The full set of entries below is to be returned unchanged.

◆ Input ◆
-- Opening Marker --
## src/rtl/mode_scheduler.sv

```systemverilog
// mode_scheduler: top-level mode controller for the digital clock board.
// Time-shares the four 7-segment digits and the three setting buttons among
// the wall clock (mode 0), stopwatch (mode 1) and countdown timer (mode 2).
// Timer expiry pre-empts the display with a blinking alarm.
//
// Ports:
//   clk, reset (async, active-low)
//   mode_btn_n, set_sec_n, set_min_n, start_n : raw active-low buttons
//   timer_done                                : one-cycle expiry pulse
//   clk_seg, sw_seg, tmr_seg                  : requester digit buses {d3,d2,d1,d0}
//   mode, mode_en                             : current mode, one-hot enable
//   sec_btn_n, min_btn_n, start_btn_n         : debounced levels routed per mode
//   alarm_active                              : high while alarming
//   seg                                       : display bus
module mode_scheduler #(
  parameter int          DEBOUNCE_CYCLES = 500000,
  parameter int          BLINK_HALF      = 25000000,
  parameter int          ALARM_TOGGLES   = 20,
  parameter logic [6:0]  BLANK_SEG       = 7'b1111111
) (
  input  logic        clk,
  input  logic        reset,
  input  logic        mode_btn_n,
  input  logic        set_sec_n,
  input  logic        set_min_n,
  input  logic        start_n,
  input  logic        timer_done,
  input  logic [27:0] clk_seg,
  input  logic [27:0] sw_seg,
  input  logic [27:0] tmr_seg,
  output logic [1:0]  mode,
  output logic [2:0]  mode_en,
  output logic [2:0]  sec_btn_n,
  output logic [2:0]  min_btn_n,
  output logic [2:0]  start_btn_n,
  output logic        alarm_active,
  output logic [27:0] seg
);

  localparam int DB_W = $clog2(DEBOUNCE_CYCLES + 1);
  localparam int BL_W = $clog2(BLINK_HALF + 1);
  localparam int TG_W = $clog2(ALARM_TOGGLES + 1);

  localparam logic [1:0] ST_NORMAL = 2'd0;
  localparam logic [1:0] ST_GAP    = 2'd1;
  localparam logic [1:0] ST_ALARM  = 2'd2;

  // Button index: 0 mode, 1 seconds, 2 minutes, 3 start.
  logic [3:0] raw_n;
  logic [3:0] deb_lvl;
  logic [3:0] press;

  assign raw_n = {start_n, set_min_n, set_sec_n, mode_btn_n};

  genvar gi;
  generate
    for (gi = 0; gi < 4; gi++) begin : g_btn
      logic            s1_q, s2_q, lvl_q, lvl_d, prs_q;
      logic [DB_W-1:0] cnt_q, cnt_d;

      // Count consecutive cycles the synchronized level disagrees with the
      // accepted level; accept it on the last one. Any agreement restarts.
      always_comb begin
        lvl_d = lvl_q;
        cnt_d = '0;
        if (s2_q != lvl_q) begin
          if (cnt_q == DB_W'(DEBOUNCE_CYCLES - 1)) begin
            lvl_d = s2_q;
          end else begin
            cnt_d = cnt_q + 1'b1;
          end
        end
      end

      always_ff @(posedge clk or negedge reset) begin
        if (!reset) begin
          s1_q  <= 1'b1;
          s2_q  <= 1'b1;
          lvl_q <= 1'b1;
          prs_q <= 1'b0;
          cnt_q <= '0;
        end else begin
          s1_q  <= raw_n[gi];
          s2_q  <= s1_q;
          lvl_q <= lvl_d;
          cnt_q <= cnt_d;
          prs_q <= lvl_q & ~lvl_d;
        end
      end

      assign deb_lvl[gi] = lvl_q;
      assign press[gi]   = prs_q;
    end
  endgenerate

  logic [1:0]      state_q, state_d;
  logic [1:0]      mode_q, mode_d;
  logic            phase_q, phase_d;      // 1 = digits visible
  logic [BL_W-1:0] blink_q, blink_d;
  logic [TG_W-1:0] tog_q, tog_d;
  logic [2:0]      mode_en_q, mode_en_d;
  logic            alarm_q, alarm_d;
  logic [2:0]      supp_q, supp_d;        // sec/min/start presses swallowed by the alarm

  always_comb begin
    state_d = state_q;
    mode_d  = mode_q;
    phase_d = phase_q;
    blink_d = blink_q;
    tog_d   = tog_q;

    if (timer_done) begin
      // Expiry beats everything, including a same-cycle mode press.
      state_d = ST_ALARM;
      mode_d  = 2'd2;
      phase_d = 1'b1;
      blink_d = '0;
      tog_d   = '0;
    end else begin
      case (state_q)
        ST_NORMAL: begin
          if (press[0]) state_d = ST_GAP;
        end
        ST_GAP: begin
          state_d = ST_NORMAL;
          mode_d  = (mode_q == 2'd2) ? 2'd0 : mode_q + 2'd1;
        end
        ST_ALARM: begin
          if (|press) begin
            state_d = ST_NORMAL;
          end else if (blink_q == BL_W'(BLINK_HALF - 1)) begin
            blink_d = '0;
            phase_d = ~phase_q;
            if (tog_q != TG_W'(ALARM_TOGGLES)) tog_d = tog_q + 1'b1;
            if (tog_q == TG_W'(ALARM_TOGGLES - 1)) state_d = ST_NORMAL;
          end else begin
            blink_d = blink_q + 1'b1;
          end
        end
        default: begin
          state_d = ST_NORMAL;
          mode_d  = 2'd0;
        end
      endcase
    end

    if (state_d != ST_ALARM) begin
      phase_d = 1'b1;
      blink_d = '0;
      tog_d   = '0;
    end

    case (state_d)
      ST_ALARM: mode_en_d = 3'b100;
      ST_GAP:   mode_en_d = 3'b000;
      default:  mode_en_d = 3'b001 << mode_d;
    endcase
    alarm_d = (state_d == ST_ALARM);

    // A press that dismisses the alarm must not leak to the timer once we
    // are back in NORMAL; hold it off until the button is released.
    for (int i = 0; i < 3; i++) begin
      supp_d[i] = supp_q[i];
      if (!timer_done && state_q == ST_ALARM && press[i+1]) begin
        supp_d[i] = 1'b1;
      end else if (deb_lvl[i+1]) begin
        supp_d[i] = 1'b0;
      end
    end
  end

  always_ff @(posedge clk or negedge reset) begin
    if (!reset) begin
      state_q   <= ST_NORMAL;
      mode_q    <= 2'd0;
      phase_q   <= 1'b1;
      blink_q   <= '0;
      tog_q     <= '0;
      mode_en_q <= 3'b001;
      alarm_q   <= 1'b0;
      supp_q    <= 3'b000;
    end else begin
      state_q   <= state_d;
      mode_q    <= mode_d;
      phase_q   <= phase_d;
      blink_q   <= blink_d;
      tog_q     <= tog_d;
      mode_en_q <= mode_en_d;
      alarm_q   <= alarm_d;
      supp_q    <= supp_d;
    end
  end

  // Routing uses only registered selects, so outputs settle right after the edge.
  always_comb begin
    sec_btn_n   = 3'b111;
    min_btn_n   = 3'b111;
    start_btn_n = 3'b111;
    if (state_q == ST_NORMAL) begin
      for (int i = 0; i < 3; i++) begin
        if (mode_q == 2'(i)) begin
          sec_btn_n[i]   = deb_lvl[1] | supp_q[0];
          min_btn_n[i]   = deb_lvl[2] | supp_q[1];
          start_btn_n[i] = deb_lvl[3] | supp_q[2];
        end
      end
    end
  end

  // Segment data passes straight through so digits are not delayed a cycle;
  // only the selection is registered.
  always_comb begin
    seg = {4{BLANK_SEG}};
    case (state_q)
      ST_NORMAL: begin
        case (mode_q)
          2'd0:    seg = clk_seg;
          2'd1:    seg = sw_seg;
          default: seg = tmr_seg;
        endcase
      end
      ST_ALARM: begin
        if (phase_q) seg = tmr_seg;
      end
      default: seg = {4{BLANK_SEG}};
    endcase
  end

  assign mode         = mode_q;
  assign mode_en      = mode_en_q;
  assign alarm_active = alarm_q;

endmodule

```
-- Closing Marker --
◆ Result of this exercise ◆
## src/rtl/mode_scheduler.sv

```systemverilog
// mode_scheduler: top-level mode controller for the digital clock board.
// Time-shares the four 7-segment digits and the three setting buttons among
// the wall clock (mode 0), stopwatch (mode 1) and countdown timer (mode 2).
// Timer expiry pre-empts the display with a blinking alarm.
//
// Ports:
//   clk, reset (async, active-low)
//   mode_btn_n, set_sec_n, set_min_n, start_n : raw active-low buttons
//   timer_done                                : one-cycle expiry pulse
//   clk_seg, sw_seg, tmr_seg                  : requester digit buses {d3,d2,d1,d0}
//   mode, mode_en                             : current mode, one-hot enable
//   sec_btn_n, min_btn_n, start_btn_n         : debounced levels routed per mode
//   alarm_active                              : high while alarming
//   seg                                       : display bus
module mode_scheduler #(
  parameter int          DEBOUNCE_CYCLES = 500000,
  parameter int          BLINK_HALF      = 25000000,
  parameter int          ALARM_TOGGLES   = 20,
  parameter logic [6:0]  BLANK_SEG       = 7'b1111111
) (
  input  logic        clk,
  input  logic        reset,
  input  logic        mode_btn_n,
  input  logic        set_sec_n,
  input  logic        set_min_n,
  input  logic        start_n,
  input  logic        timer_done,
  input  logic [27:0] clk_seg,
  input  logic [27:0] sw_seg,
  input  logic [27:0] tmr_seg,
  output logic [1:0]  mode,
  output logic [2:0]  mode_en,
  output logic [2:0]  sec_btn_n,
  output logic [2:0]  min_btn_n,
  output logic [2:0]  start_btn_n,
  output logic        alarm_active,
  output logic [27:0] seg
);

  localparam int DB_W = $clog2(DEBOUNCE_CYCLES + 1);
  localparam int BL_W = $clog2(BLINK_HALF + 1);
  localparam int TG_W = $clog2(ALARM_TOGGLES + 1);

  localparam logic [1:0] ST_NORMAL = 2'd0;
  localparam logic [1:0] ST_GAP    = 2'd1;
  localparam logic [1:0] ST_ALARM  = 2'd2;

  // Button index: 0 mode, 1 seconds, 2 minutes, 3 start.
  logic [3:0] raw_n;
  logic [3:0] deb_lvl;
  logic [3:0] press;

  assign raw_n = {start_n, set_min_n, set_sec_n, mode_btn_n};

  genvar gi;
  generate
    for (gi = 0; gi < 4; gi++) begin : g_btn
      logic            s1_q, s2_q, lvl_q, lvl_d, prs_q;
      logic [DB_W-1:0] cnt_q, cnt_d;

      // Count consecutive cycles the synchronized level disagrees with the
      // accepted level; accept it on the last one. Any agreement restarts.
      always_comb begin
        lvl_d = lvl_q;
        cnt_d = '0;
        if (s2_q != lvl_q) begin
          if (cnt_q == DB_W'(DEBOUNCE_CYCLES - 1)) begin
            lvl_d = s2_q;
          end else begin
            cnt_d = cnt_q + 1'b1;
          end
        end
      end

      always_ff @(posedge clk or negedge reset) begin
        if (!reset) begin
          s1_q  <= 1'b1;
          s2_q  <= 1'b1;
          lvl_q <= 1'b1;
          prs_q <= 1'b0;
          cnt_q <= '0;
        end else begin
          s1_q  <= raw_n[gi];
          s2_q  <= s1_q;
          lvl_q <= lvl_d;
          cnt_q <= cnt_d;
          prs_q <= lvl_q & ~lvl_d;
        end
      end

      assign deb_lvl[gi] = lvl_q;
      assign press[gi]   = prs_q;
    end
  endgenerate

  logic [1:0]      state_q, state_d;
  logic [1:0]      mode_q, mode_d;
  logic            phase_q, phase_d;      // 1 = digits visible
  logic [BL_W-1:0] blink_q, blink_d;
  logic [TG_W-1:0] tog_q, tog_d;
  logic [2:0]      mode_en_q, mode_en_d;
  logic            alarm_q, alarm_d;
  logic [2:0]      supp_q, supp_d;        // sec/min/start presses swallowed by the alarm

  always_comb begin
    state_d = state_q;
    mode_d  = mode_q;
    phase_d = phase_q;
    blink_d = blink_q;
    tog_d   = tog_q;

    if (timer_done) begin
      // Expiry beats everything, including a same-cycle mode press.
      state_d = ST_ALARM;
      mode_d  = 2'd2;
      phase_d = 1'b1;
      blink_d = '0;
      tog_d   = '0;
    end else begin
      case (state_q)
        ST_NORMAL: begin
          if (press[0]) state_d = ST_GAP;
        end
        ST_GAP: begin
          state_d = ST_NORMAL;
          mode_d  = (mode_q == 2'd2) ? 2'd0 : mode_q + 2'd1;
        end
        ST_ALARM: begin
          if (|press) begin
            state_d = ST_NORMAL;
          end else if (blink_q == BL_W'(BLINK_HALF - 1)) begin
            blink_d = '0;
            phase_d = ~phase_q;
            if (tog_q != TG_W'(ALARM_TOGGLES)) tog_d = tog_q + 1'b1;
            if (tog_q == TG_W'(ALARM_TOGGLES - 1)) state_d = ST_NORMAL;
          end else begin
            blink_d = blink_q + 1'b1;
          end
        end
        default: begin
          state_d = ST_NORMAL;
          mode_d  = 2'd0;
        end
      endcase
    end

    if (state_d != ST_ALARM) begin
      phase_d = 1'b1;
      blink_d = '0;
      tog_d   = '0;
    end

    case (state_d)
      ST_ALARM: mode_en_d = 3'b100;
      ST_GAP:   mode_en_d = 3'b000;
      default:  mode_en_d = 3'b001 << mode_d;
    endcase
    alarm_d = (state_d == ST_ALARM);

    // A press that dismisses the alarm must not leak to the timer once we
    // are back in NORMAL; hold it off until the button is released.
    for (int i = 0; i < 3; i++) begin
      supp_d[i] = supp_q[i];
      if (!timer_done && state_q == ST_ALARM && press[i+1]) begin
        supp_d[i] = 1'b1;
      end else if (deb_lvl[i+1]) begin
        supp_d[i] = 1'b0;
      end
    end
  end

  always_ff @(posedge clk or negedge reset) begin
    if (!reset) begin
      state_q   <= ST_NORMAL;
      mode_q    <= 2'd0;
      phase_q   <= 1'b1;
      blink_q   <= '0;
      tog_q     <= '0;
      mode_en_q <= 3'b001;
      alarm_q   <= 1'b0;
      supp_q    <= 3'b000;
    end else begin
      state_q   <= state_d;
      mode_q    <= mode_d;
      phase_q   <= phase_d;
      blink_q   <= blink_d;
      tog_q     <= tog_d;
      mode_en_q <= mode_en_d;
      alarm_q   <= alarm_d;
      supp_q    <= supp_d;
    end
  end

  // Routing uses only registered selects, so outputs settle right after the edge.
  always_comb begin
    sec_btn_n   = 3'b111;
    min_btn_n   = 3'b111;
    start_btn_n = 3'b111;
    if (state_q == ST_NORMAL) begin
      for (int i = 0; i < 3; i++) begin
        if (mode_q == 2'(i)) begin
          sec_btn_n[i]   = deb_lvl[1] | supp_q[0];
          min_btn_n[i]   = deb_lvl[2] | supp_q[1];
          start_btn_n[i] = deb_lvl[3] | supp_q[2];
        end
      end
    end
  end

  // Segment data passes straight through so digits are not delayed a cycle;
  // only the selection is registered.
  always_comb begin
    seg = {4{BLANK_SEG}};
    case (state_q)
      ST_NORMAL: begin
        case (mode_q)
          2'd0:    seg = clk_seg;
          2'd1:    seg = sw_seg;
          default: seg = tmr_seg;
        endcase
      end
      ST_ALARM: begin
        if (phase_q) seg = tmr_seg;
      end
      default: seg = {4{BLANK_SEG}};
    endcase
  end

  assign mode         = mode_q;
  assign mode_en      = mode_en_q;
  assign alarm_active = alarm_q;

endmodule

```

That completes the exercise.